User Manual

WARNING: This document refers to a project in active development, so it can undergo heavy and frequent changes. Please check for updates. The version of the software here described is 1.0.0 beta.

TIE: overview

TIE (Traffic Identification Engine) is a platform for traffic identification supporting multiple classification techniques. TIE is opensource and runs on Linux, FreeBSD, and MacOS X.

Definitions

Classification Plugin

TIE is able to manage an expandable set of classification techniques, each one implemented as a dynamically loadable software module, called classification plugin (or shortly classifier).

Fingerprints

Each classification plugin operates a classification attempt against a set of fingerprints, contained in a plugin-specific fingerprint file. This file is usually already available but a new one can be sometimes (depending on the specific technique implemented) generated by the plugin itself during learning mode.

Sessions

TIE decomposes network traffic into sessions. Each session is separately classified (i.e. assigned to an application).
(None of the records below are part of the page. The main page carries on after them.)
[src/window_queue_with_mean_macros.svh]
// Assertion macros shared by the window queue RTL.
`ifndef WINDOW_QUEUE_WITH_MEAN_MACROS_SVH
`define WINDOW_QUEUE_WITH_MEAN_MACROS_SVH

// Same-cycle implication, disabled while reset is high.
`define WQM_ASSERT_NOW(label, clk, rst, ante, cons) \
   label: assert property (@(posedge clk) disable iff (rst) (ante) |-> (cons)) \
      else $error("window queue check failed");

// Next-cycle implication, disabled while reset is high.
`define WQM_ASSERT_NEXT(label, clk, rst, ante, cons) \
   label: assert property (@(posedge clk) disable iff (rst) (ante) |=> (cons)) \
      else $error("window queue check failed");

`endif

[src/wqm_pkg.sv]
// Types and constants shared by the window queue modules.
package wqm_pkg;

   localparam int VALUE_W   = 12;
   localparam int COUNT_W   = 3;
   localparam int DIV_STEPS = VALUE_W;
   localparam int STEP_W    = $clog2(DIV_STEPS);

   localparam logic ACT_INSERT = 1'b0;
   localparam logic ACT_REMOVE = 1'b1;

   typedef enum logic [2:0] {
      ST_IDLE,
      ST_READ,
      ST_UPDATE,
      ST_START,
      ST_DIVIDE
   } state_type;

   typedef struct packed {
      logic accept_en;
      logic rd_en;
      logic update;
      logic div_start;
      logic load_out;
   } cmd_type;

   typedef struct packed {
      logic req_valid;
      logic div_done;
      logic out_free;
   } status_type;

endpackage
TIE supports multiple types of session (to be chosen at startup), with the simplest one corresponding to the common definition of flow.
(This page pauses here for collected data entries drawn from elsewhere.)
File: src/rtl/dtcs_pkg.sv
`default_nettype none
// ----------------------------------------------------------------------------
// dtcs_pkg
// Shared types, codes and reset values for the day/thermal channel switcher.
// ----------------------------------------------------------------------------
package dtcs_pkg;

    localparam int TIMER_BITS_DEF = 32;

    localparam int LUX_W  = 18;
    localparam int CON_W  = 16;
    localparam int DT_W   = 16;
    localparam int MS_W   = 32;
    localparam int CH_W   = 2;
    localparam int CAUSE_W = 2;
    localparam int REG_IDX_W = 3;
    localparam int CFG_DATA_W = 32;
    localparam int IN_TDATA_W = 56;
    localparam int OUT_TDATA_W = 16;

    // Channel codes
    localparam logic [CH_W-1:0] CH_PRIMARY   = 2'd0;
    localparam logic [CH_W-1:0] CH_SECONDARY = 2'd1;
    localparam logic [CH_W-1:0] CH_AUX       = 2'd2;
    localparam logic [CH_W-1:0] CH_INVALID   = 2'd3;

    // Item kinds
    localparam logic FUNC_TICK   = 1'b0;
    localparam logic FUNC_SELECT = 1'b1;

    // Switch causes
    localparam logic [CAUSE_W-1:0] CAUSE_NONE     = 2'd0;
    localparam logic [CAUSE_W-1:0] CAUSE_MANUAL   = 2'd1;
    localparam logic [CAUSE_W-1:0] CAUSE_THERMAL  = 2'd2;
    localparam logic [CAUSE_W-1:0] CAUSE_DAYLIGHT = 2'd3;

    // Register indexes
    localparam logic [REG_IDX_W-1:0] REG_AUTO_ENABLE   = 3'd0;
    localparam logic [REG_IDX_W-1:0] REG_LOW_LIGHT_LUX = 3'd1;
    localparam logic [REG_IDX_W-1:0] REG_DAYLIGHT_LUX  = 3'd2;
    localparam logic [REG_IDX_W-1:0] REG_LOW_CONTRAST  = 3'd3;
    localparam logic [REG_IDX_W-1:0] REG_HYSTERESIS_MS = 3'd4;
    localparam logic [REG_IDX_W-1:0] REG_COOLDOWN_MS   = 3'd5;
    localparam logic [REG_IDX_W-1:0] REG_MATCH_ZOOM_EN = 3'd6;
    localparam logic [REG_IDX_W-1:0] REG_CAMERA_PRES   = 3'd7;

    // Register reset values
    localparam logic             RST_AUTO_ENABLE   = 1'b0;
    localparam logic [LUX_W-1:0] RST_LOW_LIGHT_LUX = 18'd10;
    localparam logic [LUX_W-1:0] RST_DAYLIGHT_LUX  = 18'd50;
    localparam logic [CON_W-1:0] RST_LOW_CONTRAST  = 16'd64;
    localparam logic [MS_W-1:0]  RST_HYSTERESIS_MS = 32'd3000;
    localparam logic [MS_W-1:0]  RST_COOLDOWN_MS   = 32'd10000;
    localparam logic             RST_MATCH_ZOOM_EN = 1'b1;
    localparam logic [1:0]       RST_CAMERA_PRES   = 2'b11;

    typedef struct packed {
        logic             auto_enable;
        logic [LUX_W-1:0] low_light_lux;
        logic [LUX_W-1:0] daylight_return_lux;
        logic [CON_W-1:0] low_contrast_q8;
        logic [MS_W-1:0]  hysteresis_ms;
        logic [MS_W-1:0]  cooldown_ms;
        logic             match_zoom_enable;
        logic [1:0]       camera_present;
    } t_cfg;

    typedef struct packed {
        logic             func;
        logic [DT_W-1:0]  dt_ms;
        logic [LUX_W-1:0] ambient_lux;
        logic [CON_W-1:0] contrast_q8;
        logic             smoke_haze;
        logic [CH_W-1:0]  select_channel;
        logic             want_match_zoom;
    } t_item;

    typedef struct packed {
        logic [CH_W-1:0]    active_now;
        logic               accepted;
        logic               switched;
        logic [CH_W-1:0]    previous_channel;
        logic [CAUSE_W-1:0] switch_cause;
        logic               match_zoom_request;
    } t_result;

    // Auxiliary runs on whichever camera is fitted.
    function automatic logic cam_for(input logic [CH_W-1:0] ch, input logic [1:0] present);
        logic r;
        case (ch)
            CH_PRIMARY:   r = present[0];
            CH_SECONDARY: r = present[1];
            CH_AUX:       r = present[0] | present[1];
            default:      r = 1'b0;
        endcase
        return r;
    endfunction

endpackage
`default_nettype wire

File: src/rtl/dtcs_cfg.sv
`default_nettype none
// ----------------------------------------------------------------------------
// dtcs_cfg
// Configuration register file with timer clear on writes to the auto registers.
// ----------------------------------------------------------------------------
module dtcs_cfg
    import dtcs_pkg::*;
(
    input  wire logic                  i_clk,
    input  wire logic                  i_rst_n,
    input  wire logic                  i_valid,
    output logic                       o_ready,
    input  wire logic [REG_IDX_W-1:0]  i_index,
    input  wire logic [CFG_DATA_W-1:0] i_data,
    output t_cfg                       o_cfg,
    output logic                       o_timer_clear
);

    t_cfg r_cfg;
    logic w_write;

    assign o_ready = 1'b1;
    assign w_write = i_valid & o_ready;
    assign o_cfg   = r_cfg;
    assign o_timer_clear = w_write &&
                           (i_index inside {[REG_AUTO_ENABLE:REG_COOLDOWN_MS]});

    always_ff @(posedge i_clk) begin
        if (!i_rst_n) begin
            r_cfg.auto_enable         <= RST_AUTO_ENABLE;
            r_cfg.low_light_lux       <= RST_LOW_LIGHT_LUX;
            r_cfg.daylight_return_lux <= RST_DAYLIGHT_LUX;
            r_cfg.low_contrast_q8     <= RST_LOW_CONTRAST;
            r_cfg.hysteresis_ms       <= RST_HYSTERESIS_MS;
            r_cfg.cooldown_ms         <= RST_COOLDOWN_MS;
            r_cfg.match_zoom_enable   <= RST_MATCH_ZOOM_EN;
            r_cfg.camera_present      <= RST_CAMERA_PRES;
        end else if (w_write) begin
            case (i_index)
                REG_AUTO_ENABLE:   r_cfg.auto_enable         <= i_data[0];
                REG_LOW_LIGHT_LUX: r_cfg.low_light_lux       <= i_data[LUX_W-1:0];
                REG_DAYLIGHT_LUX:  r_cfg.daylight_return_lux <= i_data[LUX_W-1:0];
                REG_LOW_CONTRAST:  r_cfg.low_contrast_q8     <= i_data[CON_W-1:0];
                REG_HYSTERESIS_MS: r_cfg.hysteresis_ms       <= i_data[MS_W-1:0];
                REG_COOLDOWN_MS:   r_cfg.cooldown_ms         <= i_data[MS_W-1:0];
                REG_MATCH_ZOOM_EN: r_cfg.match_zoom_enable   <= i_data[0];
                REG_CAMERA_PRES:   r_cfg.camera_present      <= i_data[1:0];
                default:           r_cfg <= r_cfg;
            endcase
        end
    end

endmodule
`default_nettype wire

File: src/rtl/dtcs_in_reg.sv
`default_nettype none
// ----------------------------------------------------------------------------
// dtcs_in_reg
// Input register: unpacks a stream transfer into an item and holds it.
// ----------------------------------------------------------------------------
module dtcs_in_reg
    import dtcs_pkg::*;
(
    input  wire logic                  i_clk,
    input  wire logic                  i_rst_n,
    input  wire logic                  i_valid,
    output logic                       o_ready,
    input  wire logic [IN_TDATA_W-1:0] i_tdata,
    input  wire logic                  i_tuser,
    input  wire logic                  i_take,
    output logic                       o_valid,
    output t_item                      o_item
);

    logic  r_valid;
    t_item r_item;
    t_item w_item;

    assign o_ready = !r_valid || i_take;
    assign o_valid = r_valid;
    assign o_item  = r_item;

    always_comb begin
        w_item.func            = i_tuser;
        w_item.dt_ms           = i_tdata[15:0];
        w_item.ambient_lux     = i_tdata[33:16];
        w_item.contrast_q8     = i_tdata[49:34];
        w_item.smoke_haze      = i_tdata[50];
        w_item.select_channel  = i_tdata[52:51];
        w_item.want_match_zoom = i_tdata[53];
    end

    always_ff @(posedge i_clk) begin
        if (!i_rst_n) begin
            r_valid <= 1'b0;
        end else if (o_ready) begin
            r_valid <= i_valid;
        end
    end

    always_ff @(posedge i_clk) begin
        if (o_ready && i_valid) begin
            r_item <= w_item;
        end
    end

endmodule
`default_nettype wire

File: src/rtl/dtcs_engine.sv
`default_nettype none
// ----------------------------------------------------------------------------
// dtcs_engine
// Switching state, single-pass decision logic and the result register.
// ----------------------------------------------------------------------------
module dtcs_engine
    import dtcs_pkg::*;
#(
    parameter int TIMER_BITS = TIMER_BITS_DEF
)
(
    input  wire logic  i_clk,
    input  wire logic  i_rst_n,
    input  wire t_cfg  i_cfg,
    input  wire logic  i_timer_clear,
    input  wire logic  i_valid,
    input  wire t_item i_item,
    output logic       o_take,
    output logic       o_valid,
    input  wire logic  i_ready,
    output t_result    o_result
);

    localparam int CW = (TIMER_BITS > MS_W) ? TIMER_BITS : MS_W;

    logic [CH_W-1:0]       r_active, n_active;
    logic                  r_pend, n_pend;
    logic [TIMER_BITS-1:0] r_dwell, n_dwell;
    logic [TIMER_BITS-1:0] r_cool, n_cool;
    logic                  r_out_valid;
    t_result               r_res, n_res;

    logic [TIMER_BITS-1:0] w_dt;
    logic [TIMER_BITS-1:0] w_dwell_base;
    logic [TIMER_BITS:0]   w_sum;
    logic [CW-1:0]         w_cool_w;
    logic [CW-1:0]         w_tmax_w;
    logic [TIMER_BITS-1:0] w_cool_load;
    logic                  w_to_thermal;
    logic [CH_W-1:0]       w_target;
    logic                  w_cond;
    logic                  w_both;

    assign o_take   = i_valid && (!r_out_valid || i_ready);
    assign o_valid  = r_out_valid;
    assign o_result = r_res;

    assign w_dt        = TIMER_BITS'(i_item.dt_ms);
    assign w_cool_w    = CW'(i_cfg.cooldown_ms);
    assign w_tmax_w    = CW'({TIMER_BITS{1'b1}});
    assign w_cool_load = TIMER_BITS'((w_cool_w > w_tmax_w) ? w_tmax_w : w_cool_w);
    assign w_both      = (i_cfg.camera_present == 2'b11);
    assign w_to_thermal = (r_active == CH_PRIMARY);
    assign w_target    = w_to_thermal ? CH_SECONDARY : CH_PRIMARY;

    always_comb begin
        if (w_to_thermal) begin
            w_cond = (i_item.ambient_lux < i_cfg.low_light_lux) ||
                     (i_item.contrast_q8 < i_cfg.low_contrast_q8) ||
                     i_item.smoke_haze;
        end else begin
            w_cond = (i_item.ambient_lux >= i_cfg.daylight_return_lux) &&
                     (i_item.contrast_q8 >= i_cfg.low_contrast_q8) &&
                     !i_item.smoke_haze;
        end
    end

    assign w_dwell_base = (r_pend != w_to_thermal) ? '0 : r_dwell;
    assign w_sum        = {1'b0, w_dwell_base} + {1'b0, w_dt};

    always_comb begin
        n_active = r_active;
        n_pend   = r_pend;
        n_dwell  = r_dwell;
        n_cool   = r_cool;
        n_res.active_now         = r_active;
        n_res.accepted           = 1'b1;
        n_res.switched           = 1'b0;
        n_res.previous_channel   = r_active;
        n_res.switch_cause       = CAUSE_NONE;
        n_res.match_zoom_request = 1'b0;
        if (i_item.func == FUNC_SELECT) begin
            if ((i_item.select_channel == CH_INVALID) ||
                ((i_item.select_channel != r_active) &&
                 !cam_for(i_item.select_channel, i_cfg.camera_present))) begin
                n_res.accepted = 1'b0;
            end else if (i_item.select_channel != r_active) begin
                n_res.match_zoom_request = i_item.want_match_zoom &&
                    i_cfg.match_zoom_enable && cam_for(r_active, i_cfg.camera_present);
                n_active             = i_item.select_channel;
                n_res.switched       = 1'b1;
                n_res.switch_cause   = CAUSE_MANUAL;
            end
        end else if (i_cfg.auto_enable) begin
            if (r_cool != '0) begin
                n_cool = (r_cool > w_dt) ? (r_cool - w_dt) : '0;
            end else if ((r_active == CH_PRIMARY) || (r_active == CH_SECONDARY)) begin
                if (w_cond) begin
                    n_pend  = w_to_thermal;
                    n_dwell = w_sum[TIMER_BITS] ? {TIMER_BITS{1'b1}} : w_sum[TIMER_BITS-1:0];
                    if ((CW'(n_dwell) >= CW'(i_cfg.hysteresis_ms)) &&
                        cam_for(w_target, i_cfg.camera_present)) begin
                        n_active = w_target;
                        n_cool   = w_cool_load;
                        n_dwell  = '0;
                        n_res.switched = 1'b1;
                        n_res.switch_cause = w_to_thermal ? CAUSE_THERMAL : CAUSE_DAYLIGHT;
                        n_res.match_zoom_request = i_cfg.match_zoom_enable && w_both;
                    end
                end else begin
                    n_dwell = '0;
                    n_pend  = r_active[0];
                end
            end
        end
        n_res.active_now = n_active;
    end

    always_ff @(posedge i_clk) begin
        if (!i_rst_n) begin
            r_active    <= CH_PRIMARY;
            r_pend      <= 1'b0;
            r_dwell     <= '0;
            r_cool      <= '0;
            r_out_valid <= 1'b0;
        end else begin
            if (i_timer_clear) begin
                r_dwell <= '0;
                r_cool  <= '0;
            end else if (o_take) begin
                r_dwell <= n_dwell;
                r_cool  <= n_cool;
            end
            if (o_take) begin
                r_active <= n_active;
                r_pend   <= n_pend;
            end
            if (o_take) begin
                r_out_valid <= 1'b1;
            end else if (i_ready) begin
                r_out_valid <= 1'b0;
            end
        end
    end

    always_ff @(posedge i_clk) begin
        if (o_take) begin
            r_res <= n_res;
        end
    end

    a_switch_changes: assert property (@(posedge i_clk) disable iff (!i_rst_n)
        (r_out_valid && r_res.switched) |-> (r_res.active_now != r_res.previous_channel))
        else $error("Switch reported without a change of channel.");

    a_no_switch_same: assert property (@(posedge i_clk) disable iff (!i_rst_n)
        (r_out_valid && !r_res.switched) |->
        ((r_res.active_now == r_res.previous_channel) && (r_res.switch_cause == CAUSE_NONE)
         && !r_res.match_zoom_request))
        else $error("Channel or cause changed without a switch.");

    a_reject_no_switch: assert property (@(posedge i_clk) disable iff (!i_rst_n)
        (r_out_valid && !r_res.accepted) |-> !r_res.switched)
        else $error("Rejected select still switched.");

    a_clear_timers: assert property (@(posedge i_clk) disable iff (!i_rst_n)
        i_timer_clear |=> ((r_dwell == '0) && (r_cool == '0)))
        else $error("Timers not cleared after an auto register write.");

endmodule
`default_nettype wire

File: src/rtl/day_thermal_channel_switcher_core.sv
`default_nettype none
// A result is offered once its input has passed the input register and the result
// register.
// Throughput: one item per cycle while m_axis_tready is high; the input register and the
// result register keep both sides moving, and the stall path runs from m_axis_tready back to s_axis_tready.
// Reset (synchronous, active low) selects the primary channel, clears both timers and
// the pending target, and restores every configuration register to its default.
// ----------------------------------------------------------------------------
// day_thermal_channel_switcher_core
// Top level: chooses between daylight, thermal and auxiliary camera channels.
// ----------------------------------------------------------------------------
module day_thermal_channel_switcher_core
    import dtcs_pkg::*;
#(
    parameter int TIMER_BITS = TIMER_BITS_DEF
)
(
    input  wire logic                   i_clk,
    input  wire logic                   i_rst_n,
    input  wire logic                   s_axis_tvalid,
    output logic                        s_axis_tready,
    // dt_ms[15:0], ambient_lux[33:16], contrast_q8[49:34], smoke_haze[50],
    // select_channel[52:51], want_match_zoom[53], zero[55:54]
    input  wire logic [IN_TDATA_W-1:0]  s_axis_tdata,
    // func[0]
    input  wire logic                   s_axis_tuser,
    output logic                        m_axis_tvalid,
    input  wire logic                   m_axis_tready,
    // active_now[1:0], accepted[2], switched[3], previous_channel[5:4],
    // switch_cause[7:6], match_zoom_request[8], zero[15:9]
    output logic [OUT_TDATA_W-1:0]      m_axis_tdata,
    input  wire logic                   i_cfg_valid,
    output logic                        o_cfg_ready,
    input  wire logic [REG_IDX_W-1:0]   i_cfg_index,
    input  wire logic [CFG_DATA_W-1:0]  i_cfg_data
);

    t_cfg    w_cfg;
    logic    w_timer_clear;
    logic    w_item_valid;
    t_item   w_item;
    logic    w_take;
    t_result w_res;

    dtcs_cfg u_cfg (
        .i_clk         (i_clk),
        .i_rst_n       (i_rst_n),
        .i_valid       (i_cfg_valid),
        .o_ready       (o_cfg_ready),
        .i_index       (i_cfg_index),
        .i_data        (i_cfg_data),
        .o_cfg         (w_cfg),
        .o_timer_clear (w_timer_clear)
    );

    dtcs_in_reg u_in_reg (
        .i_clk   (i_clk),
        .i_rst_n (i_rst_n),
        .i_valid (s_axis_tvalid),
        .o_ready (s_axis_tready),
        .i_tdata (s_axis_tdata),
        .i_tuser (s_axis_tuser),
        .i_take  (w_take),
        .o_valid (w_item_valid),
        .o_item  (w_item)
    );

    dtcs_engine #(
        .TIMER_BITS (TIMER_BITS)
    ) u_engine (
        .i_clk         (i_clk),
        .i_rst_n       (i_rst_n),
        .i_cfg         (w_cfg),
        .i_timer_clear (w_timer_clear),
        .i_valid       (w_item_valid),
        .i_item        (w_item),
        .o_take        (w_take),
        .o_valid       (m_axis_tvalid),
        .i_ready       (m_axis_tready),
        .o_result      (w_res)
    );

    assign m_axis_tdata = {7'b0, w_res.match_zoom_request, w_res.switch_cause,
                           w_res.previous_channel, w_res.switched, w_res.accepted,
                           w_res.active_now};

endmodule
`default_nettype wire

File: config.mk
export PLATFORM = sky130hd
export DESIGN_NAME = day_thermal_channel_switcher_core
export DESIGN_NICKNAME = d
export VERILOG_FILES = /design/src/rtl/dtcs_pkg.sv /design/src/rtl/dtcs_cfg.sv /design/src/rtl/dtcs_in_reg.sv /design/src/rtl/dtcs_engine.sv /design/src/rtl/day_thermal_channel_switcher_core.sv
export SDC_FILE = /design/constraint.sdc
export NUM_CORES = 1
export LEC_CHECK = 0
export ABC_AREA = 1
export BUFFER_PORTS_ARGS = -buffer_cell sky130_fd_sc_hd__buf_2
export CELL_PAD_IN_SITES_DETAIL_PLACEMENT = 0
export CELL_PAD_IN_SITES_GLOBAL_PLACEMENT = 1
export CORE_ASPECT_RATIO = 1.1
export CORE_UTILIZATION = 40
export DETAILED_ROUTE_END_ITERATION = 12
export PLACE_DENSITY = 0.78
export SETUP_SLACK_MARGIN = 0.1
export SLEW_MARGIN = 20
export SYNTH_ARGS = -nofsm -noshare
export SYNTH_HDL_FRONTEND = slang
export SYNTH_SLANG_ARGS = --single-unit
export TNS_END_PERCENT = 5
File: constraint.sdc
create_clock -name i_clk -period 7.6 [get_ports i_clk]
set_clock_uncertainty 0.1 [all_clocks]
set_input_delay 0.38 -clock i_clk [delete_from_list [all_inputs] [get_ports i_clk]]
set_output_delay 0.38 -clock i_clk [all_outputs]
set_load 0.03 [all_outputs]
Sessions classified by TIE can be of type (type is chosen at startup): flow, biflow, host.

  • flow
    Traffic is decomposed into flows. A traffic flow is identified by the tuple <source_host, source_port, destination_host, destination_port, transport_protocol> and an inactivity timeout (default is 60s).
  • biflow
    Traffic is decomposed into biflows. A biflow is identified by the tuple <source_host, source_port, destination_host, destination_port, transport_protocol>, where source and destination can be swapped, and an inactivity timeout (default is 60s). This is to consider traffic flowing in both directions as generated by a single application.
  • host (CURRENTLY UNDER DEVELOPMENT)
    analyze all packets generated from a single host.

Operating Mode

When classifying traffic, TIE can operate in three different modes: Offline, Realtime, and Cyclic.

Offline (default)

  • TIE analyzes live traffic or a traffic trace. Information regarding the classification of a session is generated only when the session ends or at the end of program execution.
  • This operating mode is typically used by researchers testing classification techniques, when there are no timing requirements regarding classification output and user is interested in obtaining information regarding entire session lifetime.

Realtime

  • TIE analyzes live traffic. Information regarding the classification of a session is generated as soon as it is available.
  • Timing constraints are strict. Typical usage is for policy enforcement of classified traffic (QoS, Admission, Billing, Firewalling, etc.)

Cyclic

  • TIE generates a new output file at regular intervals (e.g. each 5 minutes). Each output file contains information regarding sessions that generated traffic during the corresponding interval.
  • Typical usage is for building reporting graphs and web pages (see "Web Reporting HowTo")

Pre-filtering

To narrow down operations performed by TIE to a subset of the input traffic, you can specify filters in tcpdump/bpf syntax at the end of the command line (as in tcpdump). This allows to “a priori” discard some packets, so that TIE processing doesn't take them into account.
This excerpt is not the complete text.